Among the entries below, copy every line that carries the word "mapping".

[AVAILABLE RECORDS]

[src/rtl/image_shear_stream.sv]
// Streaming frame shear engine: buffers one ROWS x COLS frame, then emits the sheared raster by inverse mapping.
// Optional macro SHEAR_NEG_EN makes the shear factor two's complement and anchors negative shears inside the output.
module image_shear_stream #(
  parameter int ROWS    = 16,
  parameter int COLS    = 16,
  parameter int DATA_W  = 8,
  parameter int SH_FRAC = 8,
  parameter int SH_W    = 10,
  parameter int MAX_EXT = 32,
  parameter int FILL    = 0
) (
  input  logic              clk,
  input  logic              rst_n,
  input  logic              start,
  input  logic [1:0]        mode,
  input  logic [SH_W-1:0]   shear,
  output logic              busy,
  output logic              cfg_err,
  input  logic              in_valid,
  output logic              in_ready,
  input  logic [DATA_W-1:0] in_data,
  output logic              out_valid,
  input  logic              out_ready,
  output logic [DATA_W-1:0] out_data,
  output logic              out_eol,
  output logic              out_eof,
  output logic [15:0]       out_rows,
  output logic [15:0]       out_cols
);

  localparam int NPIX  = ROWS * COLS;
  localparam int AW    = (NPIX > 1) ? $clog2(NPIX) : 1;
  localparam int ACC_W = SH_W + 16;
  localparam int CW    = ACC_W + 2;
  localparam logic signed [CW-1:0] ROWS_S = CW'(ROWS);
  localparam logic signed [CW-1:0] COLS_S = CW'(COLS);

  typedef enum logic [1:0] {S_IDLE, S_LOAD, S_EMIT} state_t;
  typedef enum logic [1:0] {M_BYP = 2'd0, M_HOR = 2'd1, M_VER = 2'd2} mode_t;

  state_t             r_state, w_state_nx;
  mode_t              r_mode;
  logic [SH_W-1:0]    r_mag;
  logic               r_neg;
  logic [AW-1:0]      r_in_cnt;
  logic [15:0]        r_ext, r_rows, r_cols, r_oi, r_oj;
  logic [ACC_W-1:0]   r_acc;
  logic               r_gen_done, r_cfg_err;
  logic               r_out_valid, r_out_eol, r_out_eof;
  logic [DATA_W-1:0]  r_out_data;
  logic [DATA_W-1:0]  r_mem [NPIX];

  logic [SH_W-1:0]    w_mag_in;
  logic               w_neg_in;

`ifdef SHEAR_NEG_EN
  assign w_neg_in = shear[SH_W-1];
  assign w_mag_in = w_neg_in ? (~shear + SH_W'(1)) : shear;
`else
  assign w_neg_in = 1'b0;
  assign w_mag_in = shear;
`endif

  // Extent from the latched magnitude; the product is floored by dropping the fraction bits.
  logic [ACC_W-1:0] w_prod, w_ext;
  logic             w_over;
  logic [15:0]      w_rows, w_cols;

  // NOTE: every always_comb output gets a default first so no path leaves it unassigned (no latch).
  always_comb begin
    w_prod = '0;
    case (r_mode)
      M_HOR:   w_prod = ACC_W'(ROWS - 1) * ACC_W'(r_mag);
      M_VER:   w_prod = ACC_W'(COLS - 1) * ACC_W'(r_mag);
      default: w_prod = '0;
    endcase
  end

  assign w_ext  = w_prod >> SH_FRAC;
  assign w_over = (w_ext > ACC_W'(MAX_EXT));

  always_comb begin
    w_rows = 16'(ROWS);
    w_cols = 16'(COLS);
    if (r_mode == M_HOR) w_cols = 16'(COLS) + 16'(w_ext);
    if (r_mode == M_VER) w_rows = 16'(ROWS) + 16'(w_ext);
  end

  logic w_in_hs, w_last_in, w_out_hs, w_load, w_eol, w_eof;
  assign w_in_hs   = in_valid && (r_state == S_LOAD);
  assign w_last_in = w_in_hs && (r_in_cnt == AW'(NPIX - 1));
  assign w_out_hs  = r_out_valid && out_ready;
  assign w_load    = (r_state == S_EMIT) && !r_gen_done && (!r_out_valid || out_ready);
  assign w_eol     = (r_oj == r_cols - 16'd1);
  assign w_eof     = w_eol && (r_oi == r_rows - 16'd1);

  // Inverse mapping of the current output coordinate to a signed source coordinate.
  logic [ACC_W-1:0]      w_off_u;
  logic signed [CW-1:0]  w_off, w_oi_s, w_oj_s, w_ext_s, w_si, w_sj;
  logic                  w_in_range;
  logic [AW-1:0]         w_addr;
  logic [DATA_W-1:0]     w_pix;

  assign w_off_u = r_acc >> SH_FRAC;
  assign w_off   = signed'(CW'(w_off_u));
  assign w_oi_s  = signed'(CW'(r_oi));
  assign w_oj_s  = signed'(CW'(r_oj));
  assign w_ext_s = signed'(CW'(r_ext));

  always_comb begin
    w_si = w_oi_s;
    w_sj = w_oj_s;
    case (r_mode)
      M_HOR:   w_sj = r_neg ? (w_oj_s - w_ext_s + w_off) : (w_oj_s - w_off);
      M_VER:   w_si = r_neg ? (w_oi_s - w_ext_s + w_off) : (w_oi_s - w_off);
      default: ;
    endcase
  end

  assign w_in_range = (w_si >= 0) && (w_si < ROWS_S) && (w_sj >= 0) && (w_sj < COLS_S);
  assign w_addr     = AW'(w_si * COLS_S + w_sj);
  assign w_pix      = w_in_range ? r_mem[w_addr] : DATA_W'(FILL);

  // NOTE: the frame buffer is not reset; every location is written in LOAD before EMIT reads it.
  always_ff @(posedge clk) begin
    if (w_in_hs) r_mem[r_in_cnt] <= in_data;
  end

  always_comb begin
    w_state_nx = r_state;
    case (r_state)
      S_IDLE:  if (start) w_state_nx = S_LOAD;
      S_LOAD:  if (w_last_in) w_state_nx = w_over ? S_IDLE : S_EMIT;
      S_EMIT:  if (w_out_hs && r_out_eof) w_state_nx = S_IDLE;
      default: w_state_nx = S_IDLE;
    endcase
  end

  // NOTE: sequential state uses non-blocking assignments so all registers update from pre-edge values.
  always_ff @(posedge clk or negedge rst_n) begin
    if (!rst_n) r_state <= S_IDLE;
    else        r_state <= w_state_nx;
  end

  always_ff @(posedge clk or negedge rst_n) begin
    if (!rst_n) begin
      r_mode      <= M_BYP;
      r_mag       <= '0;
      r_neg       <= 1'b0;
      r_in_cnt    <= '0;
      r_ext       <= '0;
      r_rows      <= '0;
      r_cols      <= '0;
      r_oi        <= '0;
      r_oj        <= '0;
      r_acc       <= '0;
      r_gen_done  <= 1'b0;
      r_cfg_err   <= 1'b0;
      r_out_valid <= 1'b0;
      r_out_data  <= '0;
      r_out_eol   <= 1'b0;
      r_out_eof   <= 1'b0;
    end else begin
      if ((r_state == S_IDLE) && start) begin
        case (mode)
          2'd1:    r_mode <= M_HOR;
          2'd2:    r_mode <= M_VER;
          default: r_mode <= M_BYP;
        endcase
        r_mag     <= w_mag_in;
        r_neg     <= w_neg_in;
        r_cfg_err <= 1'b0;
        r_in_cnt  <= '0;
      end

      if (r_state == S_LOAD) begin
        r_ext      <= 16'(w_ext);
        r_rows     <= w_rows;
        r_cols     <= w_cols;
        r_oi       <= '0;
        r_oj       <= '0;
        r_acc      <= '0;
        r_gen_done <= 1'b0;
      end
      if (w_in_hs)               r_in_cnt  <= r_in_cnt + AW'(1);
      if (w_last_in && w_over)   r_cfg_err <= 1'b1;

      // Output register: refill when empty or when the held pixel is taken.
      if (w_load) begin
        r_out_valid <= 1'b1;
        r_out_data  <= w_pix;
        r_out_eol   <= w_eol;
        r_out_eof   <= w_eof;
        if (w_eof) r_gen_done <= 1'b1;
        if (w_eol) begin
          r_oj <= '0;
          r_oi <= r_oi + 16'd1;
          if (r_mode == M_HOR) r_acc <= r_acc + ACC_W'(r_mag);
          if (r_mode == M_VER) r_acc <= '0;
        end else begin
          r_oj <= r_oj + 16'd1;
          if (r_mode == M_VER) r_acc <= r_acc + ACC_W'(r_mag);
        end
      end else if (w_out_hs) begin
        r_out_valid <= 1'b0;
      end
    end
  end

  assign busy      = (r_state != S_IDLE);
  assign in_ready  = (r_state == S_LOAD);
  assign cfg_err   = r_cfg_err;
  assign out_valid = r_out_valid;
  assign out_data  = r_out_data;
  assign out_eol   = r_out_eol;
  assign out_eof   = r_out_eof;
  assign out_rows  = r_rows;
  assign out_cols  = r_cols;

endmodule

[/AVAILABLE RECORDS]

◆ WRITTEN ANSWER
// Streaming frame shear engine: buffers one ROWS x COLS frame, then emits the sheared raster by inverse mapping.
  // Inverse mapping of the current output coordinate to a signed source coordinate.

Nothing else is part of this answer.